Aunque el Nuevo Testamento no ofrece ningún indicio de la verdadera
fecha en la que nació Jesús (los primeros autores hablan más bien de
primavera), en el año 354 Liberio, obispo de Roma, la fijó en el 25 de
diciembre. En todos los países cristianos, la Navidad absorbió gradualmente todos los demás ritos del solsticio de invierno,
de modo que, por ejemplo, los discos solares que antiguamente se
pintaban tras las cabezas de los gobernantes en Asia pasaron a ser los
halos de las figuras cristianas; la Misa del Gallo española, la misa de
medianoche, se llama así porque se supone que cantó un gallo la noche
que nació Jesús. Hasta entonces, los gallos se relacionaban con el sol,
porque más bien cantan antes del amanecer. Pero la tradición cristiana
los incluyó en el relato de san Pedro y su triple negación de Cristo
antes de que el gallo cantara tres veces, y acabaron simbolizando al
pecador que acepta el perdón divino a través de Jesucristo.
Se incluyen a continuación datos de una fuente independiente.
File: config.mk
export PLATFORM = sky130hd
export DESIGN_NAME = servo_status_packet_parser_unit
export DESIGN_NICKNAME = d
export VERILOG_FILES = /design/src/hw/rtl/sspp_pkg.sv /design/src/hw/rtl/sspp_window.sv /design/src/hw/rtl/sspp_result.sv /design/src/hw/rtl/servo_status_packet_parser_unit.sv
export VERILOG_INCLUDE_DIRS = /design/src /design/src/hw/rtl
export SDC_FILE = /design/constraint.sdc
export NUM_CORES = 1
export LEC_CHECK = 0
export BUFFER_PORTS_ARGS = -buffer_cell sky130_fd_sc_hd__buf_2
export CAP_MARGIN = 10
export CORE_MARGIN = 5
export CORE_UTILIZATION = 50
export DETAILED_ROUTE_END_ITERATION = 8
export PLACE_DENSITY = 0.7
export SETUP_SLACK_MARGIN = 0.2
export SYNTH_ARGS = -nofsm -noshare
export SYNTH_HDL_FRONTEND = slang
export SYNTH_SLANG_ARGS = --single-unit
export TNS_END_PERCENT = 5
File: constraint.sdc
create_clock -name clk -period 9.25 [get_ports clk]
set_input_delay 0.4625 -clock clk [delete_from_list [all_inputs] [get_ports clk]]
set_output_delay 0.4625 -clock clk [all_outputs]
set_load 0.03 [all_outputs]
===== src/sv/nlr_ram.sv =====
// ----------------------------------------------------------------------------
// nlr_ram
// Generic single-port-write, single-port-read RAM with registered read data.
// ----------------------------------------------------------------------------
module nlr_ram #(
    parameter int WIDTH = 32,
    parameter int DEPTH = 64
) (
    input  logic                                    aclk,
    input  logic                                    we,
    input  logic [((DEPTH > 1) ? $clog2(DEPTH) : 1)-1:0] waddr,
    input  logic [WIDTH-1:0]                        wdata,
    input  logic                                    re,
    input  logic [((DEPTH > 1) ? $clog2(DEPTH) : 1)-1:0] raddr,
    output logic [WIDTH-1:0]                        rdata
);

    logic [WIDTH-1:0] mem [DEPTH];

    always_ff @(posedge aclk) begin
        if (we) begin
            mem[waddr] <= wdata;
        end
        if (re) begin
            rdata <= mem[raddr];
        end
    end

endmodule
$ cat src/sv/nlr_iter.sv
// ----------------------------------------------------------------------------
// nlr_iter
// Shared iterative unit: 64/32 restoring divide with overflow clamp, or
// 64-bit integer square root. One bit per cycle.
// ----------------------------------------------------------------------------
module nlr_iter (
    input  logic              aclk,
    input  logic              aresetn,
    input  nlr_pkg::iter_req_t req,
    input  logic [63:0]       num,
    input  logic [31:0]       den,
    output nlr_pkg::iter_rsp_t rsp
);

    logic              busy_reg;
    logic              done_reg;
    nlr_pkg::iter_mode_t mode_reg;
    logic [5:0]        count_reg;
    logic [63:0]       rem_reg;
    logic [63:0]       aux_reg;
    logic [63:0]       res_reg;
    logic [63:0]       den_sh;
    logic [63:0]       trial;
    logic              take;

    assign den_sh = {1'b0, den, 31'b0};

    always_comb begin
        trial = (mode_reg == nlr_pkg::ITER_SQRT) ? (res_reg + aux_reg) : aux_reg;
        take  = (rem_reg >= trial);
    end

    always_ff @(posedge aclk) begin
        if (!aresetn) begin
            busy_reg <= 1'b0;
            done_reg <= 1'b0;
        end else begin
            done_reg <= 1'b0;
            if (req.start) begin
                busy_reg <= 1'b1;
            end else if (busy_reg && count_reg == 6'd0) begin
                busy_reg <= 1'b0;
                done_reg <= 1'b1;
            end
        end
    end

    always_ff @(posedge aclk) begin
        if (req.start) begin
            mode_reg <= req.mode;
            rem_reg  <= num;
            if (req.mode == nlr_pkg::ITER_SQRT) begin
                aux_reg   <= 64'd1 << 62;
                res_reg   <= 64'd0;
                count_reg <= 6'd32;
            end else if (num >= den_sh) begin
                aux_reg   <= den_sh;
                res_reg   <= 64'd1 << 31;
                count_reg <= 6'd0;
            end else begin
                aux_reg   <= den_sh;
                res_reg   <= 64'd0;
                count_reg <= 6'd32;
            end
        end else if (busy_reg && count_reg != 6'd0) begin
            count_reg <= count_reg - 6'd1;
            if (mode_reg == nlr_pkg::ITER_SQRT) begin
                if (take) begin
                    rem_reg <= rem_reg - trial;
                    res_reg <= (res_reg >> 1) + aux_reg;
                end else begin
                    res_reg <= res_reg >> 1;
                end
                aux_reg <= aux_reg >> 2;
            end else begin
                if (take) begin
                    rem_reg <= rem_reg - trial;
                end
                res_reg <= {res_reg[62:0], take};
                aux_reg <= aux_reg >> 1;
            end
        end
    end

    assign rsp.done      = done_reg;
    assign rsp.root_quot = res_reg[31:0];

endmodule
Durante mucho tiempo, a las festividades se les asignaba una fecha
aleatoria. Los romanos no tenían claro cuándo celebrar el solsticio de
invierno. Julio César decretó oficialmente que el día más corto del año
era el 25 de diciembre. En el siglo I después de Cristo, Plinio lo situó
en el 26, y su contemporáneo Lucio Columela, experto en agricultura,
escogió el 23. En el año 567, el Concilio de Tours proclamó que todo el
periodo desde Navidad hasta la fiesta de la Epifanía debía ser un mismo
ciclo, y en el siglo VII estaba ya vigente el periodo de 12 días de paz,
vida hogareña, fiestas y espíritu caritativo.